Background information
- Born: 20 December 1948 (age 77) Willesden, Middlesex, England
- Genres: Rock; progressive rock;
- Occupations: Audio engineer; composer; musician; record producer; director;
- Instruments: Guitar; keyboards; bass; vocals; flute;
- Years active: 1967–present
- Labels: Legacy; Arista; Fox; Mercury; Frontiers;
- Formerly of: The Alan Parsons Project
- Spouse: Lisa Parsons
- Website: alanparsons.com

= Alan Parsons =

English audio engineer, musician, and record producer (born 1948)

Alan Parsons (born 20 December 1948) is an English audio engineer, songwriter, musician, singer and record producer.

Parsons was the sound engineer on albums including the Beatles' Abbey Road (1969) and Let It Be (1970), Pink Floyd's Dark Side of the Moon (1973), and the eponymous debut album by Ambrosia in 1975. Parsons's own group, The Alan Parsons Project, as well as his subsequent solo recordings, have also been commercially successful.
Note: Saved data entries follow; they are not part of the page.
What follows belongs to an exercise in optimizing a design on an open flow for small area and a short achievable clock period; a production flow would make more cautious choices.
The RTL was checked by simulation tests, not by an equivalence proof against the original design.
No activity file was given, so power comes from the tool's default toggle rates.

### config.mk
export PLATFORM = sky130hd
export DESIGN_NAME = rv_dmem
export DESIGN_NICKNAME = rv_dmem
export VERILOG_FILES = /design/flow/design.v
export SDC_FILE = /design/flow/constraint.sdc
export NUM_CORES = 4
export LEC_CHECK = 0
export CAP_MARGIN = 20
export CORE_MARGIN = 2
export CORE_UTILIZATION = 60
export CTS_CLUSTER_DIAMETER = 80
export CTS_CLUSTER_SIZE = 24
export GPL_TIMING_DRIVEN = 1
export SETUP_SLACK_MARGIN = 1.7
export SLEW_MARGIN = 20
export SYNTH_HIERARCHICAL = 1
export SYNTH_MINIMUM_KEEP_SIZE = 0
### constraint.sdc
create_clock -name core_clock -period 3.6 [get_ports {clk_in}]
set_input_delay 0.7200 -clock core_clock [delete_from_list [all_inputs] [get_ports {clk_in}]]
set_output_delay 0.7200 -clock core_clock [all_outputs]
set_load 0.01 [all_outputs]
### design.v
`default_nettype none
module rv_dmem (
    input  logic        clk_in,
    input  logic        rst_in,
    input  logic [31:0] dm_addr,
    input  logic [31:0] dm_data_out,
    input  logic [3:0]  dm_wr_mask,
    input  logic        dm_wr_req,
    output logic [31:0] dm_data_in,
    output logic        dm_ready,
    output logic        err_mask,
    output logic        err_range
);
    localparam int MEM_DEPTH = 64;
    logic [5:0]  r_clr_idx;
    logic        r_clear;         
    logic [31:0] r_mem [MEM_DEPTH];
    logic        w_in_range;
    logic        w_mask_legal;
    logic        w_mask_zero;
    logic        w_clear;
    logic        w_wr_ok;
    logic        w_rd_ok;
    logic [7:0]  w_dhi;           
    logic [7:0]  w_dlo;           
    logic [3:0]  w_lane_wr;       
    logic [7:0]  w_npa [4];       
    logic [7:0]  w_npb;           
    logic [MEM_DEPTH-1:0] w_rsel;
    logic [31:0] w_wdata;
    logic [31:0] w_rdata;
    logic        w_unused;
    assign w_unused    = ^dm_addr[1:0];
    logic [5:0] w_z4;             
    logic [1:0] w_hi_n;           
    generate
        for (genvar g = 0; g < 6; g++) begin : g_z4
            rv_dmem_g_nor4 u_z (.a(dm_addr[8+4*g]), .b(dm_addr[9+4*g]), .c(dm_addr[10+4*g]),
                                .d(dm_addr[11+4*g]), .y(w_z4[g]));
        end
        for (genvar h = 0; h < 2; h++) begin : g_hi
            rv_dmem_g_nand3 u_h (.a(w_z4[3*h]), .b(w_z4[3*h+1]), .c(w_z4[3*h+2]),
                                 .y(w_hi_n[h]));
        end
    endgenerate
    rv_dmem_g_nor2 u_in_range (.a(w_hi_n[0]), .b(w_hi_n[1]), .y(w_in_range));
    assign w_mask_zero = (dm_wr_mask == 4'b0000);
    always_comb begin
        case (dm_wr_mask)
            4'b0001, 4'b0010, 4'b0100, 4'b1000,
            4'b0011, 4'b1100, 4'b1111: w_mask_legal = 1'b1;
            default:                   w_mask_legal = 1'b0;
        endcase
    end
    assign w_clear = r_clear;
    assign w_wr_ok = ~rst_in & dm_wr_req & w_mask_legal;
    assign w_rd_ok = ~rst_in & ~r_clear & ~dm_wr_req & w_in_range;
    logic w_run;                  
    assign w_run = ~r_clear;
    generate
        for (genvar b = 0; b < 32; b++) begin : g_wd
            rv_dmem_g_and2 u_wd (.a(dm_data_out[b]), .b(w_run), .y(w_wdata[b]));
        end
    endgenerate
    rv_dmem_g_dec3 u_dhi (.a(dm_addr[7:5]), .y(w_dhi));
    rv_dmem_g_dec3 u_dlo (.a(dm_addr[4:2]), .y(w_dlo));
    always_comb begin
        for (int l = 0; l < 4; l++)
            w_lane_wr[l] = w_wr_ok & dm_wr_mask[l] & w_z4[3] & w_z4[4] & w_z4[5];
    end
    generate
        for (genvar j = 0; j < 8; j++) begin : g_pre
            rv_dmem_g_aoi41 u_npb (.a({w_dlo[j], w_z4[2:0]}), .b(w_clear), .y(w_npb[j]));
            for (genvar l = 0; l < 4; l++) begin : g_lane
                rv_dmem_g_aoi21 u_npa (.a0(w_dhi[j]), .a1(w_lane_wr[l]), .b(w_clear),
                                       .y(w_npa[l][j]));
            end
        end
        for (genvar i = 0; i < MEM_DEPTH; i++) begin : g_rsel
            rv_dmem_g_and2 u_rsel (.a(w_dhi[i / 8]), .b(w_dlo[i % 8]), .y(w_rsel[i]));
        end
    endgenerate
    generate
        for (genvar i = 0; i < MEM_DEPTH; i++) begin : g_word
            for (genvar l = 0; l < 4; l++) begin : g_lane
                logic w_en;
                rv_dmem_g_nor2 u_en (.a(w_npa[l][i / 8]), .b(w_npb[i % 8]), .y(w_en));
                always_ff @(posedge clk_in) begin
                    if (w_en)
                        r_mem[i][8*l +: 8] <= w_wdata[8*l +: 8];
                end
            end
        end
    endgenerate
    generate
        for (genvar b = 0; b < 32; b++) begin : g_bit
            logic [63:0] w_t_n;
            logic [15:0] w_u;
            logic [7:0]  w_v_n;
            logic [1:0]  w_w;
            for (genvar i = 0; i < MEM_DEPTH; i++) begin : g_t
                rv_dmem_g_nand2 u_t (.a(w_rsel[i]), .b(r_mem[i][b]), .y(w_t_n[i]));
            end
            for (genvar g = 0; g < 16; g++) begin : g_n4
                rv_dmem_g_nand4 u_u (.a(w_t_n[4*g]), .b(w_t_n[4*g+1]), .c(w_t_n[4*g+2]),
                                     .d(w_t_n[4*g+3]), .y(w_u[g]));
            end
            for (genvar g = 0; g < 8; g++) begin : g_r2
                rv_dmem_g_nor2 u_v (.a(w_u[2*g]), .b(w_u[2*g+1]), .y(w_v_n[g]));
            end
            for (genvar g = 0; g < 2; g++) begin : g_w4
                rv_dmem_g_nand4 u_w (.a(w_v_n[4*g]), .b(w_v_n[4*g+1]), .c(w_v_n[4*g+2]),
                                     .d(w_v_n[4*g+3]), .y(w_w[g]));
            end
            rv_dmem_g_oa21 u_o (.a0(w_w[0]), .a1(w_w[1]), .b(w_rd_ok), .y(w_rdata[b]));
        end
    endgenerate
    always_ff @(posedge clk_in) begin
        if (rst_in) begin
            r_clr_idx <= '0;
            r_clear   <= 1'b1;
            dm_ready  <= 1'b0;
            err_mask  <= 1'b0;
            err_range <= 1'b0;
        end else begin
            r_clr_idx <= r_clr_idx + 1'b1;
            if (r_clr_idx == 6'd63) begin
                r_clear  <= 1'b0;
                dm_ready <= 1'b1;
            end
            if (!r_clear) begin
                if (!w_in_range)
                    err_range <= 1'b1;
                if (dm_wr_req && !w_mask_legal && !w_mask_zero)
                    err_mask <= 1'b1;
            end
        end
    end
    always_ff @(posedge clk_in) begin
        dm_data_in <= w_rdata;
    end
endmodule
module rv_dmem_g_nand4 (
    input  logic a, b, c, d,
    output logic y
);
    assign y = ~(a & b & c & d);
endmodule
module rv_dmem_g_nand2 (
    input  logic a, b,
    output logic y
);
    assign y = ~(a & b);
endmodule
module rv_dmem_g_aoi21 (
    input  logic a0, a1, b,
    output logic y
);
    assign y = ~((a0 & a1) | b);
endmodule
module rv_dmem_g_and2 (
    input  logic a, b,
    output logic y
);
    assign y = a & b;
endmodule
module rv_dmem_g_dec3 (
    input  logic [2:0] a,
    output logic [7:0] y
);
    always_comb begin
        for (int k = 0; k < 8; k++)
            y[k] = (a == 3'(k));
    end
endmodule
module rv_dmem_g_nor4 (
    input  logic a, b, c, d,
    output logic y
);
    assign y = ~(a | b | c | d);
endmodule
module rv_dmem_g_oa21 (
    input  logic a0, a1, b,
    output logic y
);
    assign y = (a0 | a1) & b;
endmodule
module rv_dmem_g_aoi41 (
    input  logic [3:0] a,
    input  logic       b,
    output logic       y
);
    assign y = ~((&a) | b);
endmodule
module rv_dmem_g_nand3 (
    input  logic a, b, c,
    output logic y
);
    assign y = ~(a & b & c);
endmodule
module rv_dmem_g_nor2 (
    input  logic a, b,
    output logic y
);
    assign y = ~(a | b);
endmodule
`default_nettype wire
### run.sh
#!/bin/bash
# synth_recipe.tcl (not shown) runs the flow's synth.tcl, then flattens the netlist and writes it again
# the make line also repeats each setting of config.mk as NAME=value (left out here)
make -C /OpenROAD-flow-scripts/flow DESIGN_CONFIG=/design/flow/config.mk WORK_HOME=/design/flow/orfs CLKGATE_MAP_FILE= SYNTH_SCRIPT=/design/flow/synth_recipe.tcl finish
==> notes.md, run 1 <==
* CTS tree: built
* P_sw at 0.007697 W
* WP buf/inv at 4
* CTS sink cnt at 2090
* Slew at the pin with the worst max-slew slack at 834.4 ps
* Met3 global-route usage at 0.06486
* DRT Wirelength at 238600 um
* Worst min path class: input pin to flip-flop
* Via count at 50520
* Clk Latency, worst-skew pair at 760 ps
* CP top delay family: simple AND/OR/NAND/NOR gates
* Total grt overflow at 0
* M2 GR Usage at 0.5402
* Logic pwr share at 0.012
* Buffers on Ports at 103
* First-pass GRT wire length at 327900 um
* Vias in the first global route at 46630
* Met1 usage at 0.5309
* Most frequent cells in the layout: 2048 x edfxtp_1, 2011 x nand2_1, 578 x nand4_1, 370 x buf_6, 253 x nor2_2
* Cts hold-fix bufs at 0
* Total track usage at 0.3560
* Outcome: complete, no violations
* DPL Wire Length at 134800 um
* CP max stage delay at 290 ps
* CTS Buf Count at 99
* Routed wire per std cell at 29.38 um
* CORE AREA at 0.1277 mm2
* Post-Synthesis Cell Area at 0.07728 mm2
* Post-synthesis sequential area ratio at 0.8067
* Full die area at 0.1317 mm2
* P&R area growth vs syn at 23.34%
* Drc violations at 0
* GRT Max-Usage Layer: met2
* Syn nets at 5535
* Slowest CP cell: bufbuf_16
* Layout cells sized above 1 at 0.2278
* CP required at 4220 ps
* Switching Share at 0.1938
* Fillers at 7908
* Maximum VDD drop at 0.0004080 V
* Die extent in x at 362.9 um
* Final setup TNS at 0 ps
* # Max-Cap Violations at 0
* Synthesis-stage register bit count at 2090
* Clock Path Buffers at 3
* Critical Path AT at 2810 ps
* Clock Tree Root: clkbuf_16
* Warnings from Yosys at 11
* DRT iter0 DRCs at 7876
* Internal power at 0.03202 W
* Crit path capture type: flip-flop
* Hold Fails Final Rpt at 0
* Vias per inst at 6.220
* CTS H-Tree Depth at 3
* Syn_area_per_cell at 14.15 um2
* RSZ-0062 raised after global routing: yes
* Power Total at 0.03971 W
* Placer Congestion at 0.8499
* PD cells at 416.7 mW/mm2
* Crit share post-route at 0.6070
* Nets@finish at 6449
* Post-Syn Instances at 5463
* CTS clk-pin slew, worst paths at 90 ps
* Max Freq at 0.4576 GHz
* Die height at 362.9 um
* Cells along the critical path: buf_12 > buf_12 > buf_16 > and3b_4 > and2_4 > bufbuf_16 > nand2_1 > nand4_1 > nor2_2 > nand4_1 > o21a_1
* Slew Viols, Final at 0
* Clk pwr share at 0.327
* Reg2reg setup slack at 1760 ps
* CP Class: input pin to flip-flop
* Crit path time final at 2185 ps
* Worst Setup Start Kind: input pin
* Hold WS at 448.7 ps
* Initial Util at 0.6052
* Commonest non-fill, non-tap cell in the layout: edfxtp_1
* Routed Antenna Nets at 0
* Final setup violation count at 0
* Ports at 106
* Initial antenna violation count at 9
* FP Rows at 131
* Sequential fraction of design power at 0.661
* Largest net degree at the start of global routing at 65
* Worst-path maximum fanout at 7
* Pre-antenna DRT Iters at 6
* Yosys cell types at 30
* Leak at 38.11 nW
* Slew HR at 0.4437
* Worst Skew at 26.57 ps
He has been nominated for 13 Grammy Awards, with his first win occurring in 2019 for Best Immersive Audio Album for Eye in the Sky (35th Anniversary Edition).

== Music career ==
After getting a job working in the tape duplication department at EMI, Parsons heard the master tape for the Beatles' Sgt. Pepper's Lonely Hearts Club Band, and decided to try talking his way into a job at Abbey Road Studios. In October 1967, at the age of 18, Parsons went to work as an assistant engineer at Abbey Road. He was a tape operator during the Beatles' Get Back sessions, and he earned his first credit on the LP Abbey Road. He became a regular there, engineering projects such as Wings' Wild Life and Red Rose Speedway, five albums by the Hollies and Pink Floyd's The Dark Side of the Moon (1973), for which he received his first Grammy Awards nomination.

"It was a bit of a frustration for me that I didn't get all the engineering credit", Parsons said of Dark Side of the Moon, "because Chris [Thomas] came in as mixing supervisor … I had been working on the album for a year and I obviously knew it inside-out by the mixing stage … There were times when I thought Chris was wrong, particularly about the use of limiting and compression on the mix, which I've never been a fan of … Although, later, I got the opportunity to mix the album the way I wanted when I did the quadraphonic version."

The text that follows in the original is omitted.